*** RECORDS FOR PROCESSING ***

$ cat config.mk
export PLATFORM = sky130hd
export DESIGN_NAME = yrc_queue
export DESIGN_NICKNAME = d
export VERILOG_FILES = /design/src/hdl/yrc_pkg.sv /design/src/hdl/yrc_queue.sv
export SDC_FILE = /design/constraint.sdc
export NUM_CORES = 1
export LEC_CHECK = 0
export BUFFER_PORTS_ARGS = -buffer_cell sky130_fd_sc_hd__buf_2
export CAP_MARGIN = 20
export CELL_PAD_IN_SITES_DETAIL_PLACEMENT = 1
export CELL_PAD_IN_SITES_GLOBAL_PLACEMENT = 2
export CORE_MARGIN = 2
export CORE_UTILIZATION = 38
export CTS_CLUSTER_DIAMETER = 100
export DETAILED_ROUTE_END_ITERATION = 8
export PLACE_DENSITY = 0.86
export SLEW_MARGIN = 30
export SYNTH_ARGS = -nofsm -noshare
export SYNTH_HDL_FRONTEND = slang
export SYNTH_SLANG_ARGS = --single-unit
$ cat constraint.sdc
create_clock -name clk -period 3.2 [get_ports clk]
set_clock_uncertainty 0.1 [all_clocks]
set_input_delay 0.32 -clock clk [delete_from_list [all_inputs] [get_ports clk]]
set_output_delay 0.32 -clock clk [all_outputs]
set_load 0.05 [all_outputs]
$ cat src/hdl/yrc_pkg.sv
// ----------------------------------------------------------------------------
// yrc_pkg
// Shared types and constants for the YCbCr 4:2:0 to RGB converter.
// ----------------------------------------------------------------------------
package yrc_pkg;

    localparam int CFG_DIM_W   = 13;   // width of the image size registers
    localparam int CFG_IDX_W   = 2;
    localparam int ROW_W       = 12;
    localparam int HEIGHT_LIMIT = 4096;
    localparam int QUEUE_DEPTH = 2;

    // BT.601 limited range, coefficients in units of 1/16384
    localparam logic signed [16:0] COEF_Y  = 17'sd19071;
    localparam logic signed [16:0] COEF_RV = 17'sd26149;
    localparam logic signed [16:0] COEF_GV = 17'sd13320;
    localparam logic signed [16:0] COEF_GU = 17'sd6406;
    localparam logic signed [16:0] COEF_BU = 17'sd33063;
    localparam logic [7:0]         LUMA_OFFSET   = 8'd16;
    localparam logic [7:0]         CHROMA_OFFSET = 8'd128;
    localparam logic [7:0]         ALPHA_OPAQUE  = 8'hFF;
    localparam int                 FRAC_BITS     = 14;

    typedef enum logic [CFG_IDX_W-1:0] {
        CFG_IMAGE_WIDTH  = 2'd0,
        CFG_IMAGE_HEIGHT = 2'd1,
        CFG_ALPHA_ENABLE = 2'd2
    } cfg_reg_t;

    // classified pixel handed from front to back
    typedef struct packed {
        logic [7:0]  luma;
        logic [7:0]  cr;
        logic [7:0]  cb;
        logic [7:0]  alpha;
        logic        row_end;
        logic        frame_end;
    } pixel_t;

    // products of the first arithmetic stage
    typedef struct packed {
        logic signed [26:0] ys;
        logic signed [26:0] rv;
        logic signed [26:0] gv;
        logic signed [26:0] gu;
        logic signed [26:0] bu;
        logic [7:0]         alpha;
        logic               row_end;
        logic               frame_end;
    } product_t;

    function automatic logic [7:0] clamp_shift(input logic signed [27:0] sum);
        logic [7:0] res;
        if (sum < 0)
            res = 8'd0;
        else if (sum[27:FRAC_BITS+8] != '0)
            res = 8'd255;
        else
            res = sum[FRAC_BITS+7:FRAC_BITS];
        return res;
    endfunction

endpackage

$ cat src/hdl/yrc_queue.sv
// ----------------------------------------------------------------------------
// yrc_queue
// Short FIFO of classified pixels between front and back.
// ----------------------------------------------------------------------------
module yrc_queue (
    input  logic            clk,
    input  logic            rst_n,
    input  logic            wr_valid,
    output logic            wr_ready,
    input  yrc_pkg::pixel_t wr_item,
    output logic            rd_valid,
    input  logic            rd_ready,
    output yrc_pkg::pixel_t rd_item
);
    import yrc_pkg::*;

    localparam int PW = $clog2(QUEUE_DEPTH);

    pixel_t          entry_reg [QUEUE_DEPTH];
    logic [PW-1:0]   wr_ptr_reg, rd_ptr_reg;
    logic [PW:0]     count_reg;
    logic            push, pop;

    assign wr_ready = count_reg != (PW + 1)'(QUEUE_DEPTH);
    assign rd_valid = count_reg != '0;
    assign push     = wr_valid && wr_ready;
    assign pop      = rd_valid && rd_ready;
    assign rd_item  = entry_reg[rd_ptr_reg];

    always_ff @(posedge clk or negedge rst_n)
    begin
        if (!rst_n)
        begin
            wr_ptr_reg <= '0;
            rd_ptr_reg <= '0;
            count_reg  <= '0;
        end
        else
        begin
            if (push)
                wr_ptr_reg <= wr_ptr_reg + 1'b1;
            if (pop)
                rd_ptr_reg <= rd_ptr_reg + 1'b1;
            if (push && !pop)
                count_reg <= count_reg + 1'b1;
            else if (pop && !push)
                count_reg <= count_reg - 1'b1;
        end
    end

    always_ff @(posedge clk)
    begin
        if (push)
            entry_reg[wr_ptr_reg] <= wr_item;
    end

endmodule

# Yosys cells after proc, flatten, opt, wreduce, memory -nomap -nowiden
# Memory sizes are Yosys's and may differ from the RTL's.
# Index checks and enable logic that the tools add are counted.
dict set report word_totals {
  ff_bits 4
  ramBits 68
  inputBits 38
  out_inout_bits 36
  wordCells 21
  memories 1
}
dict set report op_classes {
  add_sub_neg 4
  eq_ne 1
  mux 4
  n_reduce_logical 8
}
# memory depth width read_ports rd_clocked_by_memory_dff wr line
set mem_list {}
lappend mem_list {entry_reg 2 34 1 0 1 yrc_queue.sv:19} ;# pixel_t entry_reg [QUEUE_DEPTH];
# op n
set ops {}
lappend ops {{logical AND 1 bit} 4}
lappend ops {{two-way mux 2 bit} 2}
lappend ops {{nonzero test 2 bit} 2}
lappend ops {{adder 1 bit (second input constant)} 2}
lappend ops {{adder 2 x 1 -> 2 bit (second input constant)} 1}
lappend ops {{zero test 1 bit} 2}
lappend ops {{two-way mux 1 bit} 2}
lappend ops {{inequality test 2 bit (second input constant)} 1}
lappend ops {{subtractor 2 x 1 -> 2 bit (second input constant)} 1}

# Logic depth before layout (Yosys ltp)
# Gate-level depths: netlist of run 1.
dict set report logic_depth {
  word_depth 6
  ltp_mapped 7
  mapped_depth_nobuf 7
}

# Least setup slack after synthesis of run 1
# No wires, ideal clock.
dict set report synth_timing {
  path_kind {register to register}
  start {register count_reg[0]}
  end {memory entry_reg[0][0] in the netlist's numbering, enable pin}
  setup_ns 0.425
  t_arrival_ns 2.508
  required_time_ns 2.675
  setup_slack_ns 0.167
  stages_incl_launch_ff 4
  path_buffers 0
  period_less_slack_ns 3.033
  cell_sequence {dfrtp_1 > nand2b_1 > nand2_1 > nor2_1}
}
dict set report synth_between {
  elab_chain_len 4
}
# item line
set synth_rtl {}
lappend synth_rtl {{start: declaration} yrc_queue.sv:21} ;# logic [PW:0] count_reg;
lappend synth_rtl {{start signal: assignment} yrc_queue.sv:45} ;# count_reg <= count_reg + 1'b1;
lappend synth_rtl {{start signal: assignment} yrc_queue.sv:47} ;# count_reg <= count_reg - 1'b1;
lappend synth_rtl {{inequality test 2 bit} yrc_queue.sv:24} ;# assign wr_ready = count_reg != (PW + 1)'(QUEUE_DEPTH);
lappend synth_rtl {{net wr_ready} yrc_queue.sv:9} ;# output logic wr_ready,
lappend synth_rtl {{logical AND 1 bit} yrc_queue.sv:26} ;# assign push = wr_valid && wr_ready;
lappend synth_rtl {{two-way mux 1 bit} yrc_queue.sv:53} ;# if (push)
lappend synth_rtl {{two-way mux 1 bit (implied by the code)} yrc_queue.sv:54} ;# entry_reg[wr_ptr_reg] <= wr_item;
lappend synth_rtl {{end: declaration} yrc_queue.sv:19}
# The timed path passes the listed nets, and every way through them passes these cells.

*** End of RECORDS FOR PROCESSING ***

● **TASK INSTRUCTIONS**:
In the listing above, please copy exactly the lines from the first through the one that contains "localparam logic signed [16:0] COEF_GV", and no others.

● **TASK RESPONSE**:
$ cat config.mk
export PLATFORM = sky130hd
export DESIGN_NAME = yrc_queue
export DESIGN_NICKNAME = d
export VERILOG_FILES = /design/src/hdl/yrc_pkg.sv /design/src/hdl/yrc_queue.sv
export SDC_FILE = /design/constraint.sdc
export NUM_CORES = 1
export LEC_CHECK = 0
export BUFFER_PORTS_ARGS = -buffer_cell sky130_fd_sc_hd__buf_2
export CAP_MARGIN = 20
export CELL_PAD_IN_SITES_DETAIL_PLACEMENT = 1
export CELL_PAD_IN_SITES_GLOBAL_PLACEMENT = 2
export CORE_MARGIN = 2
export CORE_UTILIZATION = 38
export CTS_CLUSTER_DIAMETER = 100
export DETAILED_ROUTE_END_ITERATION = 8
export PLACE_DENSITY = 0.86
export SLEW_MARGIN = 30
export SYNTH_ARGS = -nofsm -noshare
export SYNTH_HDL_FRONTEND = slang
export SYNTH_SLANG_ARGS = --single-unit
$ cat constraint.sdc
create_clock -name clk -period 3.2 [get_ports clk]
set_clock_uncertainty 0.1 [all_clocks]
set_input_delay 0.32 -clock clk [delete_from_list [all_inputs] [get_ports clk]]
set_output_delay 0.32 -clock clk [all_outputs]
set_load 0.05 [all_outputs]
$ cat src/hdl/yrc_pkg.sv
// ----------------------------------------------------------------------------
// yrc_pkg
// Shared types and constants for the YCbCr 4:2:0 to RGB converter.
// ----------------------------------------------------------------------------
package yrc_pkg;

    localparam int CFG_DIM_W   = 13;   // width of the image size registers
    localparam int CFG_IDX_W   = 2;
    localparam int ROW_W       = 12;
    localparam int HEIGHT_LIMIT = 4096;
    localparam int QUEUE_DEPTH = 2;

    // BT.601 limited range, coefficients in units of 1/16384
    localparam logic signed [16:0] COEF_Y  = 17'sd19071;
    localparam logic signed [16:0] COEF_RV = 17'sd26149;
    localparam logic signed [16:0] COEF_GV = 17'sd13320;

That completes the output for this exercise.